_What to do_
Search the listing for the word "global". Copy every line where it is found.

Top of Records for this exercise

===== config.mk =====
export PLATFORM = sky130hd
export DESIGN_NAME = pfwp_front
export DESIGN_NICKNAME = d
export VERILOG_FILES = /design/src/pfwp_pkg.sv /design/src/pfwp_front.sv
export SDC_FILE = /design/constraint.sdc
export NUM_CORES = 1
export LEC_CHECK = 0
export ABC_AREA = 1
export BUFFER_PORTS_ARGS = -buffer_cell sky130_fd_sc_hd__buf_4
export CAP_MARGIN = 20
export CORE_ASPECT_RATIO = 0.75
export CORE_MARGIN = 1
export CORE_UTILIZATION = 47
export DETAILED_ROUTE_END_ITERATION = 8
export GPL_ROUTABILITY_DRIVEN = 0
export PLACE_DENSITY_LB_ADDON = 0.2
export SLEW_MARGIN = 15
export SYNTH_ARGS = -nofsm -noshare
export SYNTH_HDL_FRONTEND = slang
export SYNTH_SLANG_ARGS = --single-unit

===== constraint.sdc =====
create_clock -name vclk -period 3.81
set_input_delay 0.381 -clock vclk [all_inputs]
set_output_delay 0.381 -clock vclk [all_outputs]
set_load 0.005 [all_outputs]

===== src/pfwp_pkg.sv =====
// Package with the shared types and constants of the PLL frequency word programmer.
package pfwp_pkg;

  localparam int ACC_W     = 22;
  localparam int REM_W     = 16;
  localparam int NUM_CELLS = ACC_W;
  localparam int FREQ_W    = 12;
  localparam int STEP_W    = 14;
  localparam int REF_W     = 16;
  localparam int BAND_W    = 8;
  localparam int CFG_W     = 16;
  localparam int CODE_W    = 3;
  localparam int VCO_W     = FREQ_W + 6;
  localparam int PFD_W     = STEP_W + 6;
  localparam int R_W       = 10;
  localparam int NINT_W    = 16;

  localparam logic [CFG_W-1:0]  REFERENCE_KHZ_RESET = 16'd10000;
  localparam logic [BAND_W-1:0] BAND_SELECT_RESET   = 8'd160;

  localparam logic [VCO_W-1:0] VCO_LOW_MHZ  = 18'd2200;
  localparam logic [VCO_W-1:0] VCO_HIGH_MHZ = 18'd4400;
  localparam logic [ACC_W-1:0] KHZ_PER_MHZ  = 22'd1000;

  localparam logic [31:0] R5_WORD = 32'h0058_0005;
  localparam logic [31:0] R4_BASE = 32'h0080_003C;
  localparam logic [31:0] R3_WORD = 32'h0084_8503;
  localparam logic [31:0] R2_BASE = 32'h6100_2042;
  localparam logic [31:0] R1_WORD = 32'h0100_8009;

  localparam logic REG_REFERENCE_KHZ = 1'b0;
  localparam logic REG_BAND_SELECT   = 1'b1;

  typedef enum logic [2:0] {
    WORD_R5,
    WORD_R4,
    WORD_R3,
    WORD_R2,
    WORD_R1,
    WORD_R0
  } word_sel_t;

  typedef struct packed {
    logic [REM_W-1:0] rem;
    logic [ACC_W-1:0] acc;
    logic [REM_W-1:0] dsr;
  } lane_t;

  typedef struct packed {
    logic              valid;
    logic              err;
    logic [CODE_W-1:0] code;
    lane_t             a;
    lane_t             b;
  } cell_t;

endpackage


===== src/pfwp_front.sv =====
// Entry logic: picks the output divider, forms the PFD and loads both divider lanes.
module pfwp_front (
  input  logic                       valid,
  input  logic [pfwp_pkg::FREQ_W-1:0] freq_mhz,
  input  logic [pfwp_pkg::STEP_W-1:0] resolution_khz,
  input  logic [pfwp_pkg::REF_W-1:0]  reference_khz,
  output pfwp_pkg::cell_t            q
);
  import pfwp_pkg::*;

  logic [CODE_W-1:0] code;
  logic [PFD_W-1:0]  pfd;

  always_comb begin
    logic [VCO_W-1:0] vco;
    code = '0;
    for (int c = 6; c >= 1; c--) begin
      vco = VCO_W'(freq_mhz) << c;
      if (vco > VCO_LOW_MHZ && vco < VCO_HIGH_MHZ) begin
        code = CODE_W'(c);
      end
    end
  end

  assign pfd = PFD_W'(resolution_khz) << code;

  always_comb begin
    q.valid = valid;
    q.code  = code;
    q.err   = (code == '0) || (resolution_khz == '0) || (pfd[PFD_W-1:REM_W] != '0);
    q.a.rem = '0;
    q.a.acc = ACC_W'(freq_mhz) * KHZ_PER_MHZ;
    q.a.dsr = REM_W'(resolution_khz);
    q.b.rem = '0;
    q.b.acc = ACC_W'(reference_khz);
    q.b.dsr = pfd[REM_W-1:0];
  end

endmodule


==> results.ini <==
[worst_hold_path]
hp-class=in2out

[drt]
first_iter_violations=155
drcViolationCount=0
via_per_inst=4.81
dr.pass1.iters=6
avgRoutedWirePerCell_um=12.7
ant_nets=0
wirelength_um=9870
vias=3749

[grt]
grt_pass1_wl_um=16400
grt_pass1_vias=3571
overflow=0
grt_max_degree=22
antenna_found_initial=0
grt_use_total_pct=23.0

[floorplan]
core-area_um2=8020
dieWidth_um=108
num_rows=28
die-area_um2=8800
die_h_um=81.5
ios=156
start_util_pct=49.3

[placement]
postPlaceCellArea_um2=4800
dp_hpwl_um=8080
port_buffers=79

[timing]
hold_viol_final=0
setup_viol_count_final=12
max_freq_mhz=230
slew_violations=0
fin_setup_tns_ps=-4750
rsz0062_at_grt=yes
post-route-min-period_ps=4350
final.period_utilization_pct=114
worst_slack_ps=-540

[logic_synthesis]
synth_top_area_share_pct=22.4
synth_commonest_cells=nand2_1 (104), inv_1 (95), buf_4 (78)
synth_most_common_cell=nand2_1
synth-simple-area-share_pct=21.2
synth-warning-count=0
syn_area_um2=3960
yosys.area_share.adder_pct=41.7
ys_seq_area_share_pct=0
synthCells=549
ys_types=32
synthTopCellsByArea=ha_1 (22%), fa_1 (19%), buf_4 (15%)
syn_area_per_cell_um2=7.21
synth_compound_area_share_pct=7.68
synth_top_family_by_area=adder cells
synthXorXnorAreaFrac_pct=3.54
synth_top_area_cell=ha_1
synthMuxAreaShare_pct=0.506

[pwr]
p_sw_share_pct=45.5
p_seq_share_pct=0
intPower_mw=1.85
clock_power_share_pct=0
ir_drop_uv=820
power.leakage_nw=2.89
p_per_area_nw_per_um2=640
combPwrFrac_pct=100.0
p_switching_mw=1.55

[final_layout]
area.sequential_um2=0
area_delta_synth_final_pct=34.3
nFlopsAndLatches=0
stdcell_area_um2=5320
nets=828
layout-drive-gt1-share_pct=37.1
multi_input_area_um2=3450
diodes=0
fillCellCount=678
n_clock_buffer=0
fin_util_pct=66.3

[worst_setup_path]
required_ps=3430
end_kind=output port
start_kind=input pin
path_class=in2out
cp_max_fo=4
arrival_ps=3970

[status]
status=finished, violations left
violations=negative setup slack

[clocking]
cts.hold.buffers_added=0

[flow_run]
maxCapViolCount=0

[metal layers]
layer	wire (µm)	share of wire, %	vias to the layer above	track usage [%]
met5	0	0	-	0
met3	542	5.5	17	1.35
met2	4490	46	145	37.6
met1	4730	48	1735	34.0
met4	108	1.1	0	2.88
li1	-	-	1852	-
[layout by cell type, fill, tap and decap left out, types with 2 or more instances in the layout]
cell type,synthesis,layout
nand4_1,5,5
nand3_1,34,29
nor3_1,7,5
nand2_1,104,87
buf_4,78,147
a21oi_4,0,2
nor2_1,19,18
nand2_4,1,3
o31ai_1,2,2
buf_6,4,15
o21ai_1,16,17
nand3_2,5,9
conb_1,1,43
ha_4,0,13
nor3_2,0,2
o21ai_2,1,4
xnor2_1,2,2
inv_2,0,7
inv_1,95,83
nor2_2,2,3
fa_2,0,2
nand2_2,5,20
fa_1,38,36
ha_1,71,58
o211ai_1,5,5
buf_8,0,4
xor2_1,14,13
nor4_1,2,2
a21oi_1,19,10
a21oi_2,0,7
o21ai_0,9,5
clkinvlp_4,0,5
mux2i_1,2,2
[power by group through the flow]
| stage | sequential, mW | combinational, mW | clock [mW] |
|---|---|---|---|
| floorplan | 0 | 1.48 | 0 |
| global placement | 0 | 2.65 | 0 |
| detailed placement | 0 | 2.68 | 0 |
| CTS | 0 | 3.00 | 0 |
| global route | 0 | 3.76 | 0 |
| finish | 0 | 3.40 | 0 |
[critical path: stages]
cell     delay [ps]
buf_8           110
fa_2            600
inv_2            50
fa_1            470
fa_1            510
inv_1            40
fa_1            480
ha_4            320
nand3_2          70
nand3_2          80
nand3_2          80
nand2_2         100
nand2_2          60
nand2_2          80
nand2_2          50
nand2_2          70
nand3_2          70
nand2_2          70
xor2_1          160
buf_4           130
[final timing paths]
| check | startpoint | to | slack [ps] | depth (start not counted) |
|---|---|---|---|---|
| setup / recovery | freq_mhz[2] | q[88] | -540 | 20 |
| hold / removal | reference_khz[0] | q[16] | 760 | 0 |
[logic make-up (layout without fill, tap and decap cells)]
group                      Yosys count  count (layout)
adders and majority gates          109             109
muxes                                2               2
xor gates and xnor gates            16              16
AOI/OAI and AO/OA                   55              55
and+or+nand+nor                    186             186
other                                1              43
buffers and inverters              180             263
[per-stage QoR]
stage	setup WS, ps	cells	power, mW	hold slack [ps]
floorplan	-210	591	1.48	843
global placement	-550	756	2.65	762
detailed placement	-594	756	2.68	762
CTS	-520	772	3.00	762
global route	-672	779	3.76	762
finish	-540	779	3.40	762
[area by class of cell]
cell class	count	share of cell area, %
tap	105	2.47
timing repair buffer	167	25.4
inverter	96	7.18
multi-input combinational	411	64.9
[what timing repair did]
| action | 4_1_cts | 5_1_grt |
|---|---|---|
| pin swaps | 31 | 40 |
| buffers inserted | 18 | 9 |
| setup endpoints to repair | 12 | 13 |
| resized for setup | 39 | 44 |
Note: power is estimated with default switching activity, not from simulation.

Bottom of Records for this exercise

_Output below_
| global placement | 0 | 2.65 | 0 |
| global route | 0 | 3.76 | 0 |
global placement	-550	756	2.65	762
global route	-672	779	3.76	762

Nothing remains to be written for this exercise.